→ Task statement:
Go through the data and report each line that holds the string "placement".
(Given information begins)
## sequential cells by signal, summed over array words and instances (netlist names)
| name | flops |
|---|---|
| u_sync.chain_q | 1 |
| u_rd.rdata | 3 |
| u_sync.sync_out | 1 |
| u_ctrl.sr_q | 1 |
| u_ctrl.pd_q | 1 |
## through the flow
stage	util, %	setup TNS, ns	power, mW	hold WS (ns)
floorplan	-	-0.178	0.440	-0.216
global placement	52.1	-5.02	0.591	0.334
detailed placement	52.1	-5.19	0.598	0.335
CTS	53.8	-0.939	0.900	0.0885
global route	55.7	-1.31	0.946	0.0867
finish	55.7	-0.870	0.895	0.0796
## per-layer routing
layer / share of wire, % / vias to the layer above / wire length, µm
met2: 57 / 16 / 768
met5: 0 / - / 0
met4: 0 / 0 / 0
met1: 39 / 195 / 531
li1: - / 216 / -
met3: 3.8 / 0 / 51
[src/rtl/thr_arbiter.sv]
module thr_arbiter
  import thr_pkg::*;
#(
  parameter int NUM_VEC = 4,
  parameter int PRIO_W  = 7,
  parameter int PCT_W   = 7,
  localparam int IDX_W  = (NUM_VEC > 1) ? $clog2(NUM_VEC) : 1
) (
  input  logic                      clk,
  input  logic                      rst_n,
  input  logic [NUM_VEC-1:0]        req,
  input  logic [NUM_VEC*PRIO_W-1:0] cfg_prio,
  input  logic [NUM_VEC*PCT_W-1:0]  cfg_cpu_pct,
  input  logic [NUM_VEC*2-1:0]      cfg_gpu_lvl,
  output logic [PCT_W-1:0]          cpu_pct,
  output logic [1:0]                gpu_lvl,
  output logic [IDX_W-1:0]          win_idx,
  output logic                      win_valid
);
  logic [NUM_VEC-1:0] elig_w;
  logic               sel_valid_w;
  logic [IDX_W-1:0]   sel_idx_w;
  logic [PCT_W-1:0]   sel_cpu_w;
  gpu_lvl_e           sel_gpu_w;
  gpu_lvl_e           gpu_q;

  thr_elig #(.NUM_VEC(NUM_VEC), .PRIO_W(PRIO_W)) u_elig (
    .req      (req),
    .cfg_prio (cfg_prio),
    .elig     (elig_w)
  );

  thr_select #(.NUM_VEC(NUM_VEC), .PRIO_W(PRIO_W), .PCT_W(PCT_W)) u_sel (
    .clk         (clk),
    .rst_n       (rst_n),
    .elig        (elig_w),
    .cfg_prio    (cfg_prio),
    .cfg_cpu_pct (cfg_cpu_pct),
    .cfg_gpu_lvl (cfg_gpu_lvl),
    .sel_valid   (sel_valid_w),
    .sel_idx     (sel_idx_w),
    .sel_cpu     (sel_cpu_w),
    .sel_gpu     (sel_gpu_w)
  );

  thr_outreg #(.PCT_W(PCT_W), .IDX_W(IDX_W)) u_oreg (
    .clk     (clk),
    .rst_n   (rst_n),
    .d_valid (sel_valid_w),
    .d_idx   (sel_idx_w),
    .d_cpu   (sel_cpu_w),
    .d_gpu   (sel_gpu_w),
    .q_valid (win_valid),
    .q_idx   (win_idx),
    .q_cpu   (cpu_pct),
    .q_gpu   (gpu_q)
  );

  assign gpu_lvl = gpu_q;

  // Idle outputs are all zero
  p_idle_zero_r7: assert property (@(posedge clk) disable iff (!rst_n)
    !win_valid |-> (cpu_pct == '0 && gpu_lvl == 2'd0 && win_idx == '0));
  // Valid follows eligibility one edge later
  p_valid_late_r8: assert property (@(posedge clk) disable iff (!rst_n)
    (|elig_w) |=> win_valid);
  p_idle_late_r8: assert property (@(posedge clk) disable iff (!rst_n)
    !(|elig_w) |=> !win_valid);
  // The winner requested on the previous cycle
  p_win_requested_r1: assert property (@(posedge clk) disable iff (!rst_n)
    win_valid |-> ((($past(req) >> win_idx) & NUM_VEC'(1)) != '0));
endmodule

[config.mk]
export PLATFORM = sky130hd
export DESIGN_NAME = thr_arbiter
export DESIGN_NICKNAME = d
export VERILOG_FILES = /design/src/rtl/thr_pkg.sv /design/src/rtl/thr_elig.sv /design/src/rtl/thr_select.sv /design/src/rtl/thr_outreg.sv /design/src/rtl/thr_arbiter.sv
export SDC_FILE = /design/constraint.sdc
export NUM_CORES = 1
export LEC_CHECK = 0
export CORE_MARGIN = 5
export CORE_UTILIZATION = 30
export DETAILED_ROUTE_END_ITERATION = 12
export SLEW_MARGIN = 20
export SYNTH_ARGS = -nofsm -noshare
export SYNTH_HDL_FRONTEND = slang
export SYNTH_HIERARCHICAL = 1
export SYNTH_SLANG_ARGS = --single-unit
export TNS_END_PERCENT = 50
[constraint.sdc]
create_clock -name clk -period 1 [get_ports clk]
set_clock_uncertainty 0.1 [all_clocks]
set_input_delay 0.1 -clock clk [delete_from_list [all_inputs] [get_ports clk]]
set_output_delay 0.1 -clock clk [all_outputs]
set_load 0.05 [all_outputs]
(Given information ends)
→ Exercise answer:
global placement	52.1	-5.02	0.591	0.334
detailed placement	52.1	-5.19	0.598	0.335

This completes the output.